[Your task]
Within the material below, filter for lines that hold the word "merged".

☆ ☆ ☆

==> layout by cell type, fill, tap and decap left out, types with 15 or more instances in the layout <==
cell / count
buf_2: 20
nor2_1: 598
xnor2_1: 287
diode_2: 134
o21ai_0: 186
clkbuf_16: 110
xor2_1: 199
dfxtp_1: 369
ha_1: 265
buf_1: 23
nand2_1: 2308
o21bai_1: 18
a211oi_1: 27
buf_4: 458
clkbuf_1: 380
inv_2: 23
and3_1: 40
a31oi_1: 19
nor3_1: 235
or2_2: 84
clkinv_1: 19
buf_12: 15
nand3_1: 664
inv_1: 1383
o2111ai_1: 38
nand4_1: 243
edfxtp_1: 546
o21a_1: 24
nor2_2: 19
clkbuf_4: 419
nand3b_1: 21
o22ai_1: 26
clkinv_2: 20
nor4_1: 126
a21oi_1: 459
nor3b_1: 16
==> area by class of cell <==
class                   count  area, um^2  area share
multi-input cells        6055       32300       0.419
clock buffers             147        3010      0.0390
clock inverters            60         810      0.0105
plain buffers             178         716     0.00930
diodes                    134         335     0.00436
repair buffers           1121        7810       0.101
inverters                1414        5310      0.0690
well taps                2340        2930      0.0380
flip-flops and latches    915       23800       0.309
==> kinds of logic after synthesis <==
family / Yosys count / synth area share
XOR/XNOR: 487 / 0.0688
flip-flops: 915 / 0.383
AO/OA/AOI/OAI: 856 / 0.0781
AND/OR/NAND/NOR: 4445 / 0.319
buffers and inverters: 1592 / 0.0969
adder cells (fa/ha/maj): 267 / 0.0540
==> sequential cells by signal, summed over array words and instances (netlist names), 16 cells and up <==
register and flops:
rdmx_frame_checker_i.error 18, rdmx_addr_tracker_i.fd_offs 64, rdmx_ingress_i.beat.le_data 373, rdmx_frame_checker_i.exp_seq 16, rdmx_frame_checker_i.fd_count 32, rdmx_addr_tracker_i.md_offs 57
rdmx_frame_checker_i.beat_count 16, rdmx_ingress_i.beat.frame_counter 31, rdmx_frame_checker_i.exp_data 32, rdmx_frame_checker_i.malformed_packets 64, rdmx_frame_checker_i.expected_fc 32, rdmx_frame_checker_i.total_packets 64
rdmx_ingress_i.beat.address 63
## config.mk

```make
export PLATFORM = sky130hd
export DESIGN_NAME = periph_bus_top
export DESIGN_NICKNAME = d
export VERILOG_FILES = /design/src/apb_bus_pkg.sv /design/src/periph_map_pkg.sv /design/src/apb_addr_decode.sv /design/src/apb_reg_slot.sv /design/src/apb_resp_mux.sv /design/src/periph_bus_top.sv
export SDC_FILE = /design/constraint.sdc
export NUM_CORES = 1
export LEC_CHECK = 0
export ABC_AREA = 1
export BUFFER_PORTS_ARGS = -buffer_cell sky130_fd_sc_hd__buf_2
export CORE_MARGIN = 3
export CORE_UTILIZATION = 40
export CTS_CLUSTER_SIZE = 28
export DETAILED_ROUTE_END_ITERATION = 12
export SLEW_MARGIN = 20
export SYNTH_ARGS = -nofsm -noshare
export SYNTH_HDL_FRONTEND = slang
export SYNTH_HIERARCHICAL = 1
export SYNTH_SLANG_ARGS = --single-unit
```

## constraint.sdc

```tcl
create_clock -name clk_i -period 4.3 [get_ports clk_i]
set_input_delay 0.86 -clock clk_i [delete_from_list [all_inputs] [get_ports clk_i]]
set_output_delay 0.86 -clock clk_i [all_outputs]
set_load 0.02 [all_outputs]
```
<file path="src/verilog/md_bus_pkg.sv">
package md_bus_pkg;

	// ------------------------------------------------------------------------
	// Bus words
	// ------------------------------------------------------------------------

	// 68000 word address, A0 is implied by the byte enables
	typedef logic [23:1] bus_addr_t;
	typedef logic [15:0] bus_data_t;

	// One access as it travels through the bus
	typedef struct packed {
		bus_addr_t addr;
		bus_data_t wdata;
		logic      rnw;
		logic [1:0] be;   // [1] upper byte, [0] lower byte
	} bus_req_t;

	// ------------------------------------------------------------------------
	// Enumerations
	// ------------------------------------------------------------------------

	typedef enum logic [2:0] {
		TGT_ROM,
		TGT_ROM_VOID,
		TGT_BANK_REG,
		TGT_WORK_RAM,
		TGT_OPEN_BUS
	} bus_target_e;

	typedef enum logic [2:0] {
		IDLE,
		SELECT,
		RAM_READ,
		ROM_WAIT,
		FINISH
	} bus_state_e;

	typedef enum logic {
		MST_CPU,
		MST_DMA
	} bus_master_e;

	// ------------------------------------------------------------------------
	// Banking and open bus
	// ------------------------------------------------------------------------

	// 512 KB slot number
	typedef logic [4:0] bank_t;

	localparam int BANK_SLOTS = 8;

	// NOP opcode, what the CPU sees before any real read
	localparam bus_data_t OPEN_BUS_RESET = 16'h4E71;

	// Bank writes only count for carts bigger than 2 MB
	localparam logic [23:0] ROM_BANK_LIMIT = 24'h200000;

	// Clock enable periods in MCLK cycles
	localparam int CPU_PERIOD_NORMAL = 7;
	localparam int CPU_PERIOD_TURBO1 = 4;
	localparam int CPU_PERIOD_TURBO2 = 2;
	localparam int FM_PERIOD         = 7;
	localparam int PSG_PERIOD        = 15;

endpackage

</file>
<file path="src/verilog/md_bank_mapper.sv">
`timescale 1ns/1ps

module md_bank_mapper
	import md_bus_pkg::*;
(
	input  logic        MCLK,
	input  logic        reset,
	input  logic        bank_wr,
	input  bus_req_t    cur,
	input  logic [23:0] rom_size,
	output logic [23:0] rom_addr
);

	bank_t      bank_reg [BANK_SLOTS];
	logic       map_on;
	logic [2:0] wr_slot;

	assign wr_slot = cur.addr[3:1];

	always_ff @(posedge MCLK) begin
		if (reset) begin
			// Identity map, slot n shows bank n
			for (int i = 0; i < BANK_SLOTS; i++) begin
				bank_reg[i] <= bank_t'(i);
			end
			map_on <= 1'b0;
		end else if (bank_wr && rom_size > ROM_BANK_LIMIT && wr_slot != 3'd0) begin
			// Slot 0 is fixed on SSF2 style carts
			bank_reg[wr_slot] <= cur.wdata[4:0];
			map_on            <= 1'b1;
		end
	end

	// Window select from A21..A19, offset from A18..A1
	always_comb begin
		if (map_on) begin
			rom_addr = {1'b0, bank_reg[cur.addr[21:19]], cur.addr[18:1]};
		end else begin
			rom_addr = {1'b0, cur.addr};
		end
	end

endmodule

</file>
<file path="config.mk">
export PLATFORM = sky130hd
export DESIGN_NAME = md_bank_mapper
export DESIGN_NICKNAME = d
export VERILOG_FILES = /design/src/verilog/md_bus_pkg.sv /design/src/verilog/md_bank_mapper.sv
export SDC_FILE = /design/constraint.sdc
export NUM_CORES = 1
export LEC_CHECK = 0
export BUFFER_PORTS_ARGS = -buffer_cell sky130_fd_sc_hd__buf_2
export CORE_MARGIN = 1.5
export CORE_UTILIZATION = 44
export DETAILED_ROUTE_END_ITERATION = 10
export PLACE_DENSITY_LB_ADDON = 0.3
export SLEW_MARGIN = 20
export SYNTH_ARGS = -nofsm -noshare
export SYNTH_HDL_FRONTEND = slang
export SYNTH_SLANG_ARGS = --single-unit
</file>
<file path="constraint.sdc">
create_clock -name MCLK -period 1.3 [get_ports MCLK]
set_input_delay 0 -clock MCLK [delete_from_list [all_inputs] [get_ports MCLK]]
set_output_delay 0 -clock MCLK [all_outputs]
set_load 0.02 [all_outputs]
</file>
Word-level counts from Yosys, hierarchy flattened

Memory sizes are Yosys's and may differ from the RTL's.
Index checks and enable logic that the tools add are counted.

Bits in registers: 1
Memory bits (writable): 40
Logic and storage cells: 16
Memories: 1

Memories:

| name     | depth | width | rd ports | clocked after Yosys merged registers in | wr ports | RTL line             | source |
|---|---|---|---|---|---|---|---|
| bank_reg | 8     | 5     | 1        | 0                                       | 8        | md_bank_mapper.sv:14 | `bank_t bank_reg [BANK_SLOTS];` |

$lt $le $gt $ge: 1
Multiplexer cells: 9
Reductions and logical operators: 4

Operator list:

| operator                                                         | count |
|---|---|
| greater-than comparator 24 x 22 -> 1 bit (second input constant) | 1 |
| two-way mux 23 bit                                               | 1 |
| two-way mux 1 bit                                                | 6 |
| two-way mux 5 bit                                                | 1 |
| OR reduction 5 bit                                               | 1 |
| two-way mux 3 bit                                                | 1 |
| nonzero test 3 bit                                               | 1 |
| logical AND 1 bit                                                | 2 |

Logic depth before layout (Yosys ltp)

Gate-level depths: netlist (run 1).

Word-level depth: 8
Depth in mapped cells: 6
Depth with buffers taken out: 4

Worst setup path after synthesis (run 1)

No wires, ideal clock.

Kind: in2reg
From: input port reset
To: memory bank_reg[6][0] in the netlist's numbering, enable pin
Arrival: 1.036 ns
Data required time: 0.916 ns
Setup slack: -0.120 ns
Stages on the path: 3
Buffers on the path: 0
Cells stage by stage: inv_1 > o311ai_2 > o41ai_1

RTL lines:

| item        | RTL line             | source |
|---|---|---|
| from (decl) | md_bank_mapper.sv:7  | `input logic reset,` |
| to (decl)   | md_bank_mapper.sv:14 |  |

Final worst setup path (run 1)

From: memory bank_reg[4][4] in the netlist's numbering
To: output port rom_addr[22]

Word-level cells in the longest chain between the ends: 2

RTL lines:

| item               | RTL line             | source |
|---|---|---|
| memory (8 x 5 bit) | n/a                  |  |
| two-way mux 23 bit | md_bank_mapper.sv:36 | `if (map_on) begin` |
| to (decl)          | md_bank_mapper.sv:11 | `output logic [23:0] rom_addr` |

Every way passes these cells.

==> results of run 1 <==
[cell type report]
type	instances	area, um2
multi-input combinational	110	846
clock buffer	6	72.6
clock inverter	1	3.75
sequential	41	1220
timing repair buffer	69	418
tap	70	87.6
inverter	4	15.0
fill	426	2380
[what timing repair did]
action | CTS | global route
gates resized for setup | 1 | 1
setup endpoints to repair | 5 | 5
pin swaps | 1 | 0
[cell families after synthesis]
kind of cell	after synthesis	synth area share, %
simple gates	73	19.1
mux	12	10.8
buf+inv	39	10.7
other cells	1	0.165
compound gates	19	5.71
flops	41	53.6
[power by group through the flow]
stage	registers, mW	clock network [mW]	logic, mW
final	1.57	0.764	0.435
after detailed placement	1.60	0	0.431
after floorplan	1.58	0	0.330
after global placement	1.60	0	0.424
after CTS	1.57	0.773	0.434
after global routing	1.58	0.827	0.474
[through the flow]
stage	setup slack [ns]	cells	TNS, ns	utilization, %
6_report	-0.270	301	-1.23	52.8
5_1_grt	-0.361	301	-1.60	52.8
4_1_cts	-0.282	301	-1.29	52.8
3_5_place_dp	-0.149	294	-6.88	51.2
3_3_place_gp	-0.135	294	-5.13	51.2
2_1_floorplan	-0.0429	190	-0.859	-
[critical path, cell delays in order (launching register included)]
cell and delay [ns]:
edfxtp_1 0.39, mux4_2 0.47, mux2i_1 0.17, a21oi_1 0.08, buf_4 0.17
[per-layer routing]
metal	share of wire, %	wire (um)
met1	45	2230
met2	47	2330
met3	7.2	357
met4	1.3	65
met5	0	0
[final timing paths]
| kind | start | end | slack (ns) | cells past startpoint |
|---|---|---|---|---|
| max | bank_reg[4][4] | rom_addr[22] | -0.27 | 4 |
| max reg2reg | map_on | map_on | 0.51 | 1 |
| min reg2reg | map_on | map_on | 0.66 | 1 |
| min | cur[35] | rom_addr[16] | 0.000007 | 0 |
[layout by cell type, fill, tap and decap left out, types with 2 or more instances in the layout]
master,netlist,routed
and3_2,2,2
edfxtp_1,40,40
buf_2,4,45
clkbuf_8,0,5
mux2i_1,2,2
nand3_1,4,4
a21o_2,2,2
a21oi_1,5,5
nor3_1,3,3
mux4_2,10,10
a31oi_1,3,3
nor4_2,2,2
buf_4,20,23
nand2_1,6,6
nand4_1,13,13
nor2b_1,5,5
nor2_1,5,5
inv_1,4,4
o21ai_0,5,5
conb_1,1,6
nand2b_1,5,5
nor4_1,24,24
==> run summary, run 1 <==
failing checks: setup timing
Synth top area share: 52.7%
Worst-path clk slew: 0.07 ns
row count: 26
maximum clock path buffer count: 2
Max VDD drop: 0.000366 V
worst min path class: primary input to output port
Arrival @ worst endpoint: 1.57 ns
Post-Synthesis Cells: 185
Area Growth Syn to Fin: 16.9%
Synth area leaders: edfxtp_1, mux4_2, buf_4
share of cells above drive strength 1: 40.7%
gpl congestion: 0.845
Hold Slack: 0.00000686 ns
Root Buffer: clkbuf_8
Synth cell types: 33
worst-path maximum fanout: 1
all-layer global routing usage: 18.7%
GRT met2 Usage: 29.4%
sw frac: 24.2%
Main synth FF type: edfxtp_1
Worst-Skew Late Latency: 0.29 ns
Mean Syn Cell Area: 12.3 um2
crit path setup slack, layout: -0.270 ns
Worst Setup Start Kind: register
Post-DP Area: 2580 um2
fin. max-slew vios: 0
largest area contributor in the netlist: edfxtp_1
power share of the clock group: 27.6%
Residual DRC: 0
vias: 1671
# diodes: 0
Fmax achieved: 0.637 GHz
Routed WL: 4980 um
die width: 75.0 um
port bufs: 47
Ys Warns: 0
Initial Utilization: 45.2%
H-tree depth: 2
Internal: 2.10 mW
drt wl/cell: 16.5 um
largest net degree at the start of global routing: 24
required time of the critical path: 1.30 ns
Seq pwr share: 56.7%
grt peak-use layer: met2
worst rel slew slack: 55.6%
WS Path Type: register to output port
CORE AREA: 5040 um2
Combinational Power Share: 15.7%
CTS Hold Bufs: 0
final setup fails: 5
unrepaired setup endpoints after global routing: yes
Die Y: 75.0 um
endpoint class of the critical path: output port
ys async rst share: 0%
worst slew pin tran: 0.659 ns
antenna viol nets, final: 0
Period minus WS final: 1.57 ns
Pleak: 0.963 nW
initial antenna violation count: 0
count leader, synth: edfxtp_1
Setup Fix Bufs, Post-CTS: 0
met3 Use GR: 4.15%
CTS tree: built
mapped cell area: 2280 um2
Via density: 5.55
1st-iter DRT viols: 125
met1 Use GR: 25.4%
nets@finish: 300
Commonest cells post-synth: edfxtp_1, nor4_1, buf_4
fin crit share: 121%
status: finished with violations
max reg flops: 40
CTS Buf Count: 5
Final Hold Viols: 0
# Max-Cap Violations: 0
CTS Sinks: 41
router iterations before antenna repair: 4
post-synthesis sequential area ratio: 53.6%
#FFs+latches synth: 41
final instance area: 2660 um2
Power Total: 2.77 mW
Net Sw Power: 0.671 mW
clock skew: 0 ns
number of top-level pins: 93
number of flops mapped to enable cells by yosys: 40
Power Dens Cells: 1040 nW/um2
global-route wire length before repair: 7430 um
number of global-route vias before repair: 1469
grt ovf: 0
DIE AREA: 5620 um2
(Power assumes the default switching activity.)
==> inputs of run 2 (changes only) <==
Settings changed: TNS_END_PERCENT set to 20.
==> run 2 against run 1 <==
Against the previous run: the flow still finishes with violations (setup timing); via count is 0.42% lower; final area is 0.19% higher; critical endpoint is now rom_addr[21]; critical path type unchanged; non-clock buffer count is 2 higher; clock skew stayed put; clock power is 2% higher; cell count is 1.0% higher; critical path depth stayed put; first-iteration DRC count is 17% lower; global-route usage is 0.51 points lower; maximum frequency is 1.6% higher; sequential power hardly changed.
==> run summary, run 2 (synthesis gave the netlist of run 1 again) <==
port bufs: 47 (unchanged)
Worst-Skew Late Latency: 0.28 ns (about the same)
Residual DRC: 0 (unchanged)
DIE AREA: 5620 um2 (unchanged)
max reg flops: 40 (unchanged)
fin crit share: 119% (-1.9 points)
nets@finish: 302 (+0.67%)
Routed WL: 4830 um (-3.1%)
row count: 26 (unchanged)
drt wl/cell: 15.9 um (-4.0%)
global-route wire length before repair: 7400 um (-0.47%)
Internal: 2.11 mW (+0.69%)
vias: 1664 (-0.42%)
worst min path class: primary input to output port
maximum clock path buffer count: 2 (unchanged)
Pleak: 0.975 nW (+1.3%)
Worst-path clk slew: 0.07 ns (about the same)
fill count: 435 (+2.1%)
number of global-route vias before repair: 1431 (-2.6%)
power share of the clock group: 28.0% (+0.4 points)
# diodes: 0 (unchanged)
Initial Utilization: 45.2% (unchanged)
Fmax achieved: 0.647 GHz (+1.6%)
# Max-Cap Violations: 0 (unchanged)
slowest CP cell: mux4_2
Max VDD drop: 0.000385 V (+5.2%)
WL met3: 330 um (-7.6%)
sw frac: 24.3% (+0.034 points)
commonest non-fill, non-tap cells in the layout: buf_2, edfxtp_1, buf_4
Reg2Reg Setup Slack: 0.41 ns (-0.10 ns)
worst-path cell chain: mux4_2 > mux2i_1 > a21oi_1 > buf_2
R2R depth: 2 (+1)
die width: 75.0 um (unchanged)
fin. max-slew vios: 0 (unchanged)
Period minus WS final: 1.55 ns (-0.0246 ns)
Die Y: 75.0 um (unchanged)
grt ovf: 0 (unchanged)
CTS tree: built
initial antenna violation count: 0 (unchanged)
post-route met1 wirelength: 2240 um (+0.31%)
antenna viol nets, final: 0 (unchanged)
Net Sw Power: 0.677 mW (+0.88%)
Power Total: 2.79 mW (+0.74%)
CTS Sinks: 41 (unchanged)
router iterations before antenna repair: 4 (unchanged)
reg-to-reg endpoint: map_on
Hold Path Sink: rom_addr[6]
CTS Hold Bufs: 0 (unchanged)
DR WL met2: 2220 um (-4.6%)
Final Hold Viols: 0 (unchanged)
largest net degree at the start of global routing: 21 (-13%)
H-tree depth: 2 (unchanged)
final setup fails: 5 (unchanged)
Worst Setup Start Kind: register
pre-CTS setup slack: -0.174 ns (-0.0251 ns)
Seq pwr share: 56.2% (-0.5 points)
Arrival @ worst endpoint: 1.55 ns (-0.02 ns)
Power Dens Cells: 1040 nW/um2 (+0.55%)
Area Growth Syn to Fin: 17.1%
required time of the critical path: 1.30 ns (about the same)
status: finished with violations
gpl congestion: 0.844 (-0.13%)
CORE AREA: 5040 um2 (unchanged)
dpl hpwl: 3850 um
all-layer global routing usage: 18.1% (-0.51 points)
CTS Buf Count: 5 (unchanged)
crit path setup slack, layout: -0.245 ns (+0.0246 ns)
Combinational Power Share: 15.8% (about the same)
endpoint class of the critical path: output port
worst r2r src: map_on
WS Path Type: register to output port
Hold Crit Start: cur[25]
share of cells above drive strength 1: 42.3% (+1.6 points)
Worst path max stage delay: 0.47 ns (about the same)
hold path cells: 0 (unchanged)
Via density: 5.47 (-1.4%)
number of top-level pins: 93 (unchanged)
failing checks: setup timing
Root Buffer: clkbuf_8
commonest non-fill, non-tap cell in the layout: buf_2
worst rel slew slack: 47.8% (-7.7 points)
1st-iter DRT viols: 104 (-17%)
unrepaired setup endpoints after global routing: yes
Setup Fix Bufs, Post-CTS: 0 (unchanged)
TNS Setup: -1.08 ns (+0.154 ns)
worst-path maximum fanout: 1 (unchanged)
worst slew pin tran: 0.774 ns (+0.115 ns)
clock skew: 0 ns (unchanged)
DR top layer: met4
==> run 2: power groups by stage <==
stage	Sequential, mW	Clock [mW]	Combinational [mW]
2_1_floorplan	1.58	0	0.330
3_3_place_gp	1.59	0	0.434
6_report	1.57	0.782	0.440
5_1_grt	1.57	0.839	0.480
3_5_place_dp	1.60	0	0.437
4_1_cts	1.57	0.789	0.440
==> run 2: repair_timing <==
| item | CTS | global route |
|---|---|---|
| hold endpoints to repair | 0 | 0 |
| endpoints found under the setup margin | 5 | 5 |
| gates resized for setup | 1 | 1 |
| pin swaps | 1 | 1 |
==> run 2: final cells by class <==
cell class                 instances  area, um2  share of cell area [%]
clock buffer                       6       72.6                    2.72
clock inverter                     2       10.0                   0.375
inverter                           4       15.0                   0.563
multi-input combinational        110        845                    31.6
sequential                        41       1220                    45.8
tap                               70       87.6                    3.28
timing repair buffer              71        418                    15.7
==> run 2: worst max-delay path, delay by kind of cell, from the launching register on <==
family | cells | cell delay, ns
mux | 2 | 0.62
buf+inv | 1 | 0.17
compound gates | 1 | 0.08
flops | 1 | 0.40
==> run 2: worst max path at each step <==
stage / end / slack (ns) / startpoint / cells past startpoint
2_1_floorplan: bank_reg[1][0] / -0.06 / rom_size[6] / 5
5_1_grt: rom_addr[22] / -0.32 / bank_reg[5][4] / 4
6_report: rom_addr[21] / -0.25 / bank_reg[6][3] / 4
3_5_place_dp: bank_reg[2][3] / -0.17 / rom_size[0] / 7
4_1_cts: rom_addr[21] / -0.26 / bank_reg[3][3] / 4
3_3_place_gp: bank_reg[1][4] / -0.14 / rom_size[6] / 7
==> run 2: per-layer routing <==
| layer | vias to the layer above | track usage [%] |
|---|---|---|
| met2 | 80 | 27.7 |
| li1 | 800 | - |
| met4 | 0 | 6.26 |
| met1 | 779 | 25.8 |
| met5 | - | 0 |
| met3 | 5 | 3.88 |
==> run 2: per-stage QoR <==
step | instance area, um2 | cells | util, % | hold slack, ns
floorplan | 2300 | 190 | - | 0.113
CTS | 2670 | 304 | 52.9 | 0.000137
global placement | 2580 | 296 | 51.2 | 0.000137
global route | 2670 | 304 | 52.9 | 0.0000322
finish | 2670 | 304 | 52.9 | 0.00000686
detailed placement | 2580 | 296 | 51.2 | 0.000137
==> inputs of run 3 (changes only) <==
Settings changed: CORE_UTILIZATION 44 to 52.
Clock period 1.3 ns to 1.9 ns, I/O delays scaled along.
==> run 3 against run 2 <==
Against the previous run: the run now ends clean; global-route usage is 2.9 points higher; register-to-register slack improved by 0.72 ns; sequential power decreased by 32%; die area shrank 15%; count of clock-buffer cells in the layout is 2 higher; sequential share of layout area up 2.8 points; worst hold slack about the same; total power is 32% lower; largest power group unchanged; highest routed layer unchanged.
==> run summary, run 3 (synthesis gave the netlist of run 1 again) <==
largest net degree at the start of global routing: 23 (+9.5%)
final std cells w/o fill: 269 (-12%)
worst-path cell chain: mux4_2 > mux2i_1 > a21oi_1 > buf_2
status: completed
router iterations before antenna repair: 4 (unchanged)
Root Buffer: clkbuf_8
1st-iter DRT viols: 105 (+0.96%)
drt wl/cell: 18.3 um (+15%)
grt ovf: 0 (unchanged)
all-layer global routing usage: 21.0% (+2.9 points)
Internal: 1.43 mW (-32%)
required time of the critical path: 1.90 ns (+0.60 ns)
worst slew pin tran: 0.589 ns (-0.185 ns)
fin crit share: 82.5%
worst-path maximum fanout: 1 (unchanged)
Fmax achieved: 0.638 GHz
Placed Cells incl. Taps: 261 (-12%)
global-route wire length before repair: 7880 um (+6.5%)
unrepaired setup endpoints after global routing: no
Worst-Skew Late Latency: 0.29 ns (about the same)
clock skew: 0 ns (unchanged)
Power Dens Cells: 752 nW/um2 (-28%)
die width: 69.2 um (-7.7%)
initial antenna violation count: 0 (unchanged)
antenna viol nets, final: 0 (unchanged)
CTS Sinks: 41 (unchanged)
port bufs: 47 (unchanged)
Area Growth Syn to Fin: 10.4%
commonest non-fill, non-tap cells in the layout: buf_2, edfxtp_1, nor4_1
Period minus WS final: 1.57 ns
Die Y: 69.2 um (-7.7%)
nets@finish: 287 (-5.0%)
H-tree depth: 2 (unchanged)
DIE AREA: 4790 um2 (-15%)
Residual DRC: 0 (unchanged)
Max VDD drop: 0.000312 V (-19%)
CTS Buf Count: 5 (unchanged)
# diodes: 0 (unchanged)
post_cts resized: 0 (-1)
Worst Setup Start Kind: register
maximum clock path buffer count: 2 (unchanged)
Hold Slack: 0.00000779 ns (+0.000000928 ns)
Pleak: 0.893 nW (-8.5%)
# Max-Cap Violations: 0 (unchanged)
gpl congestion: 0.869 (+3.0%)
Net Sw Power: 0.461 mW (-32%)
Seq pwr share: 56.8% (+0.6 points)
sw frac: 24.4% (+0.14 points)
Routed WL: 4930 um (+2.1%)
Initial Utilization: 55.4% (+10 points)
dpl hpwl: 3810 um (-0.96%)
power share of the clock group: 28.7% (+0.7 points)
TNS Setup: 0 ns (+1.08 ns)
Combinational Power Share: 14.5% (-1.3 points)
worst min path class: primary input to output port
CORE AREA: 4120 um2 (-18%)
commonest non-fill, non-tap cell in the layout: buf_2
final setup fails: 0 (-5)
number of top-level pins: 93 (unchanged)
worst rel slew slack: 60.7% (+13 points)
Via density: 6.14 (+12%)
fin. max-slew vios: 0 (unchanged)
vias: 1651 (-0.78%)
WS Path Type: register to output port
endpoint class of the critical path: output port
Finished Core Util: 61.1% (+8.2 points)
CTS tree: built
Worst-path clk slew: 0.07 ns (about the same)
Final Hold Viols: 0 (unchanged)
share of cells above drive strength 1: 36.5% (-5.8 points)
max reg flops: 40 (unchanged)
row count: 23 (-12%)
Arrival @ worst endpoint: 1.57 ns (+0.02 ns)
slowest CP cell: mux4_2
Worst path max stage delay: 0.49 ns (+0.02 ns)
CTS Hold Bufs: 0 (unchanged)
number of global-route vias before repair: 1577 (+10%)
Setup Fix Bufs, Post-CTS: 0 (unchanged)
-- run 3: changes by cell type in the layout (fill, tap and decap cells not counted), sizes merged --
cell / delta
buf: -15
clkbuf: +2
clkinv: -2
-- run 3: final cells by class --
| type | count | area [um2] |
|---|---|---|
| fill | 341 | 1600 |
| multi-input combinational | 110 | 833 |
| timing repair buffer | 56 | 303 |
| tap | 50 | 62.6 |
| clock buffer | 8 | 80.1 |
| sequential | 41 | 1220 |
| inverter | 4 | 15.0 |
-- run 3: stage by stage --
step	power, mW	cell area (um2)	setup slack, ns
finish	1.89	2510	0.333
global route	1.95	2510	0.264
CTS	1.89	2510	0.327
detailed placement	1.37	2430	0.394
global placement	1.35	2430	0.444
floorplan	1.30	2300	0.480
-- run 3: power by group through the flow --
| stage | clock (mW) | combinational [mW] | sequential, mW |
|---|---|---|---|
| floorplan | 0 | 0.224 | 1.08 |
| global placement | 0 | 0.263 | 1.09 |
| detailed placement | 0 | 0.270 | 1.09 |
| CTS | 0.543 | 0.271 | 1.07 |
| global route | 0.579 | 0.294 | 1.08 |
| finish | 0.543 | 0.273 | 1.07 |
-- run 3: critical path, delay by kind of cell (launching register included) --
kind | cells | cell delay, ns
compound gates | 1 | 0.08
mux | 2 | 0.64
buf+inv | 1 | 0.18
flops | 1 | 0.38
-- run 3: worst paths after layout --
kind	endpoint	start	depth (start not counted)	slack (ns)
worst min-delay path	rom_addr[5]	cur[24]	0	0.000008
worst min register to register	map_on	map_on	1	0.65
worst max register to register	map_on	map_on	1	1.13
worst max-delay path	rom_addr[21]	bank_reg[7][3]	4	0.33
-- run 3: per-layer routing --
metal / global-route usage (%) / vias to the layer above / wire [um]
met2: 34.7 / 106 / 2410
met5: 0 / - / 0
met3: 2.76 / 22 / 356
met1: 27.2 / 755 / 2020
met4: 10.7 / 0 / 139
li1: - / 768 / -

☆ ☆ ☆

[Response area]
| name     | depth | width | rd ports | clocked after Yosys merged registers in | wr ports | RTL line             | source |
-- run 3: changes by cell type in the layout (fill, tap and decap cells not counted), sizes merged --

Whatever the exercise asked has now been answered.